Simplifying and speeding up Binder builds with BuildKit
The Binder Project allows users to build reproducible, sharable environments for interactive computing. To accomplish this, Binder uses a tool called repo2docker to generate an executable Docker image using the Reproducible Execution Environment Specification.

The first time a repository is launched on Binder, repo2docker must build the reproducible environment for it. This process can take a long time because of all the dependencies that need to be installed and turned into the image. As a result, Binder launches can feel slow and clunky, which is a poor UX for workflows that are designed around quick interactive sessions.
repo2docker was built several years ago, and followed patterns that were commonplace at the time. However, in the past few years the Docker community has made significant advances in optimizing the image building process. One-such improvement is the creation of BuildKit, a replacement for Docker’s historical build system that is much more sophisticated. However, repo2docker hasn’t leveraged these improvements because it was still using the original Docker Build system.
So, we’ve decided to spend a few cycles modernizing repo2docker’s image building logic by using the more modern BuildKit API (via ‘docker buildx build’). This allows for optimizations like build parallelization, better build caching, and supporting some Dockerfile
features that Binder didn't support earlier (particularly, COPY --chown
). It also lays a foundation for significantly simplifying the repo2docker build infrastructure and leveraging more of BuildKit's parallelization functionality. For example, we'd like to leverage BuildKit's Kubernetes driver which distributes builds much more efficiently and in parallel.
Authors of Binder repositories won’t need to take any action¹, and they’ll simply notice that mybinder.org (and any other community-run BinderHub instance) will be a bit snappier at building images.
If you’d like to learn more about the changes that enabled this, check out this mybinder.org pull request which has links to the repo2docker pull requests that added this functionality. We’re excited keep improving Binder, and are hopeful that this makes the experience of using mybinder.org and community Binders a little bit better.
Authors and acknowledgements
Yuvi Panda is a co-founder and the Technical Lead at 2i2c. He is passionate about building participatory open infrastructure for scientific & educational use cases. He is a Project Jupyter team member primarily focused on infrastructure related projects (JupyterHub, Binder, etc). He also wrote most of the code for this `docker buildx` transition, and shepherded it through to deployment on mybinder.org as well. He is ex-Wikimedia and ex-GNOME. Let’s eliminate accidental complexities wherever we find them.

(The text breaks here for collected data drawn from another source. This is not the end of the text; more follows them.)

Context: an optimization exercise on an open-source flow, tuned for small area and a short achievable clock period. The choices shown serve that exercise and are no tape-out recipe.
RTL that was checked went through simulation tests only; none was proved equivalent to the original.
Power figures rest on the tool's default switching activity, not on a simulated workload.

v14:
==> flow/design.v (excerpt) <==
module long_acc4 (
    input  wire         clk,
    input  wire         rst,
    input  wire [1:0]   cmd,
    input  wire [8:0]   open_w,
    input  wire [5:0]   open_c,
    input  wire         open_clamp,
    input  wire         open_lost,
    input  wire [3:0]   fmt_a,
    input  wire [15:0]  a,
    input  wire [7:0]   scale_a,
    input  wire [3:0]   fmt_b,
    input  wire [63:0]  b,
    input  wire [31:0]  scale_b,
    output reg          out_valid,
    output wire [511:0] out_acc,
    output wire         out_clamp,
    output wire         out_lost
);
==> module lt_add64, before the edit <==
module lt_add64 (
    input  wire [63:0] a,
    input  wire [63:0] b,
    input  wire        ci,
    output wire [63:0] s,
    output wire        co
);
    reg [63:0] g, p, G, P;
    reg [64:0] c;
    integer i, l;
    always @(*) begin
        p = a ^ b;
        g = a & b;
        G = g;
        P = p;
        G[0] = g[0] | (p[0] & ci);
        for (l = 1; l < 64; l = l * 2)
            for (i = 2 * l - 1; i < 64; i = i + 2 * l) begin
                G[i] = G[i] | (P[i] & G[i-l]);
                P[i] = P[i] & P[i-l];
            end
        for (l = 16; l >= 1; l = l / 2)
            for (i = 3 * l - 1; i < 64; i = i + 2 * l) begin
                G[i] = G[i] | (P[i] & G[i-l]);
                P[i] = P[i] & P[i-l];
            end
        c[0] = ci;
        for (i = 1; i <= 64; i = i + 1)
            c[i] = G[i-1];
    end
    assign s  = p ^ c[63:0];
    assign co = c[64];
endmodule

Chris Holdgraf is a co-founder and the Executive Director of 2i2c. He is on the Executive Council of Project Jupyter, and co-leads the JupyterHub and Binder team as well as the Jupyter Book team). He was previously a post-doctoral researcher in the Department of Statistics at UC Berkeley, and a Community Architect with the Division of Data Science at Berkeley. He’s interested in using open infrastructure to support interactive computing workflows in research and education.
Many thanks to @minrk, @manics, and @consideRatio for their help reviewing and shaping this work.
Footnotes
¹ Unless they were relying on undocumented implementation details of the old builder — in particular, the presence of a /.dockerenv
file to detect if you are running in repo2docker scikit-learn/scikit-learn#30835 has an example.